## What the task asks
Return, from the lines below, each one that includes the word "same".

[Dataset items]
--- src/rtl/rename_state_unit.sv ---
// Rename state for the out-of-order core: free list of physical tags,
// architectural-to-physical map table with ready bits, and the physical
// register file. Lookups and reads are combinational on registered state,
// with same-cycle CDB and write-data bypasses. All updates are registered.
//
// Physical tag 0 is reserved for x0. It is never freed, never written and
// always reads as zero, so x0 stays mapped to tag 0 and ready.

module rename_state_unit #(
    parameter int ARCH_REGS = 32,
    parameter int PHYS_REGS = 64,
    parameter int XLEN      = 32,
    parameter int PR_W      = 6
) (
    input  logic                          clock,
    input  logic                          reset,

    // allocation (dispatch)
    input  logic                          alloc_en,
    output logic                          alloc_ok,
    output logic [PR_W-1:0]               alloc_pr,

    // rename and source lookup
    input  logic                          rename_en,
    input  logic [$clog2(ARCH_REGS)-1:0]  rename_ar,
    input  logic [PR_W-1:0]               rename_pr,
    output logic [PR_W-1:0]               told_pr,
    input  logic [$clog2(ARCH_REGS)-1:0]  rs1_ar,
    input  logic [$clog2(ARCH_REGS)-1:0]  rs2_ar,
    output logic [PR_W-1:0]               rs1_pr,
    output logic [PR_W-1:0]               rs2_pr,
    output logic                          rs1_rdy,
    output logic                          rs2_rdy,

    // completion broadcast
    input  logic                          cdb_en,
    input  logic [PR_W-1:0]               cdb_tag,

    // retire
    input  logic                          free_en,
    input  logic [PR_W-1:0]               free_pr,

    // physical register file
    input  logic [PR_W-1:0]               rd1_idx,
    input  logic [PR_W-1:0]               rd2_idx,
    output logic [XLEN-1:0]               rd1_data,
    output logic [XLEN-1:0]               rd2_data,
    input  logic                          wr_en,
    input  logic [PR_W-1:0]               wr_idx,
    input  logic [XLEN-1:0]               wr_data
);

    localparam int AR_W = $clog2(ARCH_REGS);

    // Free list starts with every tag above the architectural range.
    localparam int FREE_INIT = PHYS_REGS - ARCH_REGS;

    localparam logic [PR_W:0]   CNT_FULL  = (PR_W+1)'(PHYS_REGS);
    localparam logic [PR_W:0]   CNT_INIT  = (PR_W+1)'(FREE_INIT);
    localparam logic [PR_W-1:0] TAIL_INIT = PR_W'(FREE_INIT);

    // ------------------------------------------------------------------
    // Free list: circular FIFO, depth PHYS_REGS, pointers wrap naturally
    // because PHYS_REGS is a power of two and the pointers are PR_W wide.
    // ------------------------------------------------------------------
    logic [PR_W-1:0] fl_mem [PHYS_REGS];
    logic [PR_W-1:0] fl_head;
    logic [PR_W-1:0] fl_tail;
    logic [PR_W:0]   fl_count;
    logic            do_alloc;
    logic            do_free;

    // Availability comes from registered count only; a same-cycle free
    // does not make an empty list allocatable.
    always_comb begin
        alloc_ok = (fl_count != '0);
        alloc_pr = fl_mem[fl_head];
        do_alloc = alloc_en && (fl_count != '0);
        do_free  = free_en && (free_pr != '0) && (fl_count != CNT_FULL);
    end

    // Free-list storage and pointers; push at tail, pop at head.
    always_ff @(posedge clock) begin
        if (reset) begin
            for (int i = 0; i < PHYS_REGS; i++) begin
                if (i < FREE_INIT)
                    fl_mem[i] <= PR_W'(i + ARCH_REGS);
                else
                    fl_mem[i] <= '0;
            end
            fl_head  <= '0;
            fl_tail  <= TAIL_INIT;
            fl_count <= CNT_INIT;
        end else begin
            if (do_free) begin
                fl_mem[fl_tail] <= free_pr;
                fl_tail         <= fl_tail + 1'b1;
            end
            if (do_alloc)
                fl_head <= fl_head + 1'b1;
            case ({do_alloc, do_free})
                2'b10:   fl_count <= fl_count - 1'b1;
                2'b01:   fl_count <= fl_count + 1'b1;
                default: fl_count <= fl_count;
            endcase
        end
    end

    // ------------------------------------------------------------------
    // Map table with ready bits.
    // ------------------------------------------------------------------
    logic [PR_W-1:0]      map_tag [ARCH_REGS];
    logic [ARCH_REGS-1:0] map_rdy;
    logic                 rename_act;

    // Lookups see the pre-rename mapping; a CDB hit on the looked-up tag
    // makes the source ready in the same cycle.
    always_comb begin
        rename_act = rename_en && (rename_ar != '0);
        told_pr    = map_tag[rename_ar];
        rs1_pr     = map_tag[rs1_ar];
        rs2_pr     = map_tag[rs2_ar];
        rs1_rdy    = map_rdy[rs1_ar] || (cdb_en && (cdb_tag == map_tag[rs1_ar]));
        rs2_rdy    = map_rdy[rs2_ar] || (cdb_en && (cdb_tag == map_tag[rs2_ar]));
    end

    // Map update: CDB sets ready on every matching entry, then a rename of
    // the same entry overrides it so the new tag starts not-ready.
    always_ff @(posedge clock) begin
        if (reset) begin
            for (int r = 0; r < ARCH_REGS; r++)
                map_tag[r] <= PR_W'(r);
            map_rdy <= '1;
        end else begin
            for (int r = 0; r < ARCH_REGS; r++) begin
                if (cdb_en && (map_tag[r] == cdb_tag))
                    map_rdy[r] <= 1'b1;
                if (rename_act && (rename_ar == AR_W'(r))) begin
                    map_tag[r] <= rename_pr;
                    map_rdy[r] <= 1'b0;
                end
            end
        end
    end

    // ------------------------------------------------------------------
    // Physical register file.
    // ------------------------------------------------------------------
    logic [XLEN-1:0] prf [PHYS_REGS];
    logic            wr_act;

    // Combinational reads with write-through bypass; tag 0 is hardwired 0.
    always_comb begin
        wr_act = wr_en && (wr_idx != '0);

        if (rd1_idx == '0)
            rd1_data = '0;
        else if (wr_act && (wr_idx == rd1_idx))
            rd1_data = wr_data;
        else
            rd1_data = prf[rd1_idx];

        if (rd2_idx == '0)
            rd2_data = '0;
        else if (wr_act && (wr_idx == rd2_idx))
            rd2_data = wr_data;
        else
            rd2_data = prf[rd2_idx];
    end

    // Registered PRF write; entry 0 is never written.
    always_ff @(posedge clock) begin
        if (reset) begin
            for (int i = 0; i < PHYS_REGS; i++)
                prf[i] <= '0;
        end else if (wr_act) begin
            prf[wr_idx] <= wr_data;
        end
    end

endmodule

## Solution below
// with same-cycle CDB and write-data bypasses. All updates are registered.
    // Availability comes from registered count only; a same-cycle free
    // makes the source ready in the same cycle.
    // the same entry overrides it so the new tag starts not-ready.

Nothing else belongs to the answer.